Better business

Alex Funk: Why the MPS market has a structural problem

Platforms remain essential for investors but should no longer dictate how portfolios are built or evolved

Model portfolio services have become the default investment solution for many financial advisers – and for good reason: they centralise decision-making, simplify governance and allow firms to scale.

Nevertheless, most MPS are still built around platform mechanics, not portfolio design – and, as such, there is a growing gap between how advisers want portfolios to behave and how traditional MPS structures actually operate in practice. That gap is now starting to really matter.

When platforms start shaping portfolios

Most traditional MPS models are constructed using individual funds and ETFs held directly on platforms. Asset allocation changes are implemented by trading between those holdings at platform level. On paper, this offers transparency and flexibility – in practice, however, it quietly constrains portfolio construction.

Many platforms struggle to accommodate the full investable universe. Some limit the types of ETFs that can be used, others restrict ETFs altogether, while in some cases offshore funds may also be unavailable. Certain instruments are excluded not because of investment merit, but because they are operationally inconvenient.

This has real consequences for clients. Entire parts of the market may be underrepresented or avoided – not because they lack value, but because they are difficult to implement within platform rules.

For more from Alex Funk, find his Choice Words interview here

Even without such challenges, implementing model portfolios still varies widely by platform. Dealing windows, settlement mechanics and trading cut-offs do not always align. Rebalancing introduces friction, delays and periods of unintended cash exposure.

With traditional funds in a model portfolio, the issues are different. Share-class availability often varies by platform, leading to cost differences and inconsistent implementation across what is supposed to be the same model. Over time, these differences compound, creating divergence that has nothing to do with investment decisions – just operational constraints.

None of this reflects weak governance or poor investment thinking. It reflects a structure in which platforms inevitably shape portfolios.

Beyond unitisation

The industry has recognised these issues – and, in response, unitisation is becoming more common across MPS providers. Many firms now package elements of their models into unitised components. An equity component, a bond component, sometimes alternatives. This can reduce some trading and improve tax efficiency in certain contexts.
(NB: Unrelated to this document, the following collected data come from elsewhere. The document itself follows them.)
File: src/verilog/serial_rom_consts.vh
`ifndef SERIAL_ROM_CONSTS_VH
`define SERIAL_ROM_CONSTS_VH

// register byte addresses
`define REG_COMMAND        8'hB0
`define REG_DATA           8'hB4
`define REG_STATION_LO     8'hB8
`define REG_STATION_HI     8'hBC

// command register fields
`define CMD_BUSY_BIT       31
`define CMD_OP_HI          30
`define CMD_OP_LO          28
`define CMD_TIMEOUT_BIT    9
`define CMD_ADDR_HI        6
`define CMD_ADDR_LO        0

// command field encodings
`define OP_READ            3'h0
`define OP_EWDS            3'h1
`define OP_EWEN            3'h2
`define OP_WRITE           3'h3
`define OP_WRITE_ALL       3'h4
`define OP_ERASE           3'h5
`define OP_ERASE_ALL       3'h6
`define OP_RELOAD          3'h7

// reset values
`define RST_OP             3'h0
`define RST_ADDR           7'h00
`define RST_DATA           8'h00
`define RST_STATION        48'h000000000000

// station address occupies serial rom bytes 0..5
`define STATION_LAST_IDX   3'h5

// frame lengths in serial clock periods
`define FRAME_SHORT        5'h0A
`define FRAME_LONG         5'h12

// timing, clock 25 MHz
`define CLK_MHZ            25
`define SCK_HALF_NS        500
`define SCK_HALF_CYC       ((`SCK_HALF_NS * `CLK_MHZ + 999) / 1000)
`define NODEV_TIMEOUT_US   30000
// 30 ms at 25 MHz, sized to the 20-bit poll counter
`define NODEV_TIMEOUT_CYC  20'hB71B0
`define POLL_SETTLE_CYC    20'h00004

// axi responses
`define RESP_OKAY          2'h0
`define RESP_SLVERR        2'h2

`endif

File: src/verilog/serial_rom_shifter.v
`timescale 1ns/1ns
`include "serial_rom_consts.vh"

module serial_rom_shifter #(
   parameter [19:0] TIMEOUT_CYCLES = `NODEV_TIMEOUT_CYC
) (
   input  wire        aclk,
   input  wire        aresetn,
   input  wire        start,
   input  wire        poll,
   input  wire [4:0]  nbits,
   input  wire [17:0] tx,
   output reg         done,
   output reg         timed_out,
   output reg  [7:0]  rx,
   output reg         rom_cs,
   output reg         rom_sck,
   output reg         rom_di,
   input  wire        rom_do
);

localparam [1:0] P_IDLE  = 2'h0;
localparam [1:0] P_SHIFT = 2'h1;
localparam [1:0] P_POLL  = 2'h2;
localparam [1:0] P_GAP   = 2'h3;
localparam integer HALF_INT = `SCK_HALF_CYC;
localparam [7:0]   HALF     = HALF_INT[7:0];

reg  [1:0]  st_q;
reg  [7:0]  div_q;
reg  [4:0]  cnt_q;
reg  [17:0] sh_q;
reg  [19:0] tcnt_q;
reg         do_meta_q;
reg         do_sync_q;
wire        tick;

assign tick = (div_q == HALF - 8'h01);

//////////////////////////////////////////////////////////////////////////
// serial clock rate is a one-cycle enable from a free divider
always @(posedge aclk) begin
   if (!aresetn || tick) begin
      div_q <= 8'h00;
   end else begin
      div_q <= div_q + 8'h01;
   end
end

always @(posedge aclk) begin
   if (!aresetn) begin
      do_meta_q <= 1'b0;
      do_sync_q <= 1'b0;
   end else begin
      do_meta_q <= rom_do;
      do_sync_q <= do_meta_q;
   end
end

//////////////////////////////////////////////////////////////////////////
always @(posedge aclk) begin
   if (!aresetn) begin
      st_q      <= P_IDLE;
      cnt_q     <= 5'h00;
      sh_q      <= 18'h00000;
      tcnt_q    <= 20'h00000;
      done      <= 1'b0;
      timed_out <= 1'b0;
      rx        <= 8'h00;
      rom_cs    <= 1'b0;
      rom_sck   <= 1'b0;
      rom_di    <= 1'b0;
   end else begin
      done <= 1'b0;
      case (st_q)
         P_IDLE: begin
            if (start && poll) begin
               rom_cs    <= 1'b1;
               tcnt_q    <= 20'h00000;
               timed_out <= 1'b0;
               st_q      <= P_POLL;
            end else if (start) begin
               rom_cs  <= 1'b1;
               rom_di  <= tx[17];
               sh_q    <= {tx[16:0], 1'b0};
               cnt_q   <= nbits;
               rom_sck <= 1'b0;
               st_q    <= P_SHIFT;
            end
         end
         P_SHIFT: begin
            if (tick) begin
               if (!rom_sck) begin
                  rom_sck <= 1'b1;
                  rx      <= {rx[6:0], do_sync_q};
                  cnt_q   <= cnt_q - 5'h01;
               end else begin
                  rom_sck <= 1'b0;
                  if (cnt_q == 5'h00) begin
                     rom_cs <= 1'b0;
                     rom_di <= 1'b0;
                     st_q   <= P_GAP;
                  end else begin
                     rom_di <= sh_q[17];
                     sh_q   <= {sh_q[16:0], 1'b0};
                  end
               end
            end
         end
         P_POLL: begin
            // a floating data line may read high at once; let it settle
            tcnt_q <= tcnt_q + 20'h00001;
            if (do_sync_q && tcnt_q >= `POLL_SETTLE_CYC) begin
               rom_cs <= 1'b0;
               st_q   <= P_GAP;
            end else if (tcnt_q == TIMEOUT_CYCLES - 20'h00001) begin
               timed_out <= 1'b1;
               rom_cs    <= 1'b0;
               st_q      <= P_GAP;
            end
         end
         P_GAP: begin
            // chip select stays low until the next tick: a full half period after a shifted frame, as little as one cycle after a poll
            if (tick) begin
               done <= 1'b1;
               st_q <= P_IDLE;
            end
         end
         default: begin
            st_q <= P_IDLE;
         end
      endcase
   end
end

endmodule // serial_rom_shifter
This approach still leaves a critical decision point on platforms, however. Asset allocation changes are implemented by trading between unitised sleeves. Implementation constraints remain, dealing friction persists, and access to the investable universe and share classes is still shaped by what platforms allow.

For more on this subject, read: MPS v unitised solutions – which has the edge?

This is unitisation applied tactically, not structurally, and why wealth managers are creating other solutions. Our own ‘Efficient MPS’, for example, is a model architecture where portfolios are built by blending multi-asset funds, rather than assembling and rebalancing collections of individual funds or sleeves on platforms. Both underlying fund implementation and asset allocation changes occur inside regulated fund structures, not through platform-level trading.

That distinction matters. Trading takes place where it is cleaner, faster and less constrained. Access to ETFs and other instruments is determined by investment merit – not platform capability. Platforms remain essential for custody, reporting and access, but they should no longer dictate how portfolios are built or evolved. This is how efficiency is pushed beyond what partially unitised models can achieve.

The next phase of MPS

Once strategy is embedded within the fund structure, consistency follows naturally. Every client receives the same investment approach, implemented the same way, regardless of platform or wrapper. There is no model drift caused by availability differences or operational workarounds.

This consistency strengthens governance and simplifies the Consumer Duty conversation: charges are consolidated at the fund level; performance reporting is daily and independently verified; pricing is uniform across platforms and negotiated rebates are reinvested rather than obscured – and value for money becomes easier to evidence because the structure itself is clearer.

One concern often raised about efficient or unitised models is client perception. A statement showing only a small number of multi-asset funds can feel less tangible to clients and seems less diversified than a long list of individual holdings.

“Entire parts of the market may be underrepresented or avoided – not because they lack value, but because they are difficult to implement within platform rules.

The familiar theatre of traditional MPS does not need to disappear – it simply needs to be delivered without reintroducing implementation friction.”

This is more of a presentation challenge, however, not an investment flaw. With the right technology, advisers can provide full look-through transparency. Underlying holdings, asset allocation, geographic exposure and manager detail can all be clearly presented. The familiar theatre of traditional MPS does not need to disappear – it simply needs to be delivered without reintroducing implementation friction.

The idea of efficient MPS is often associated with tax efficiency – particularly in general investment accounts. That benefit is real, but it is not the core argument.

The deeper issue is structural: as the MPS market evolves, advisers should ask themselves a simple but important question: is the structure of my MPS helping me access the full investable universe, deliver consistent outcomes and clearly demonstrate value for clients – or is it quietly constraining all three?

In the next phase of the MPS market, structure will matter as much as strategy.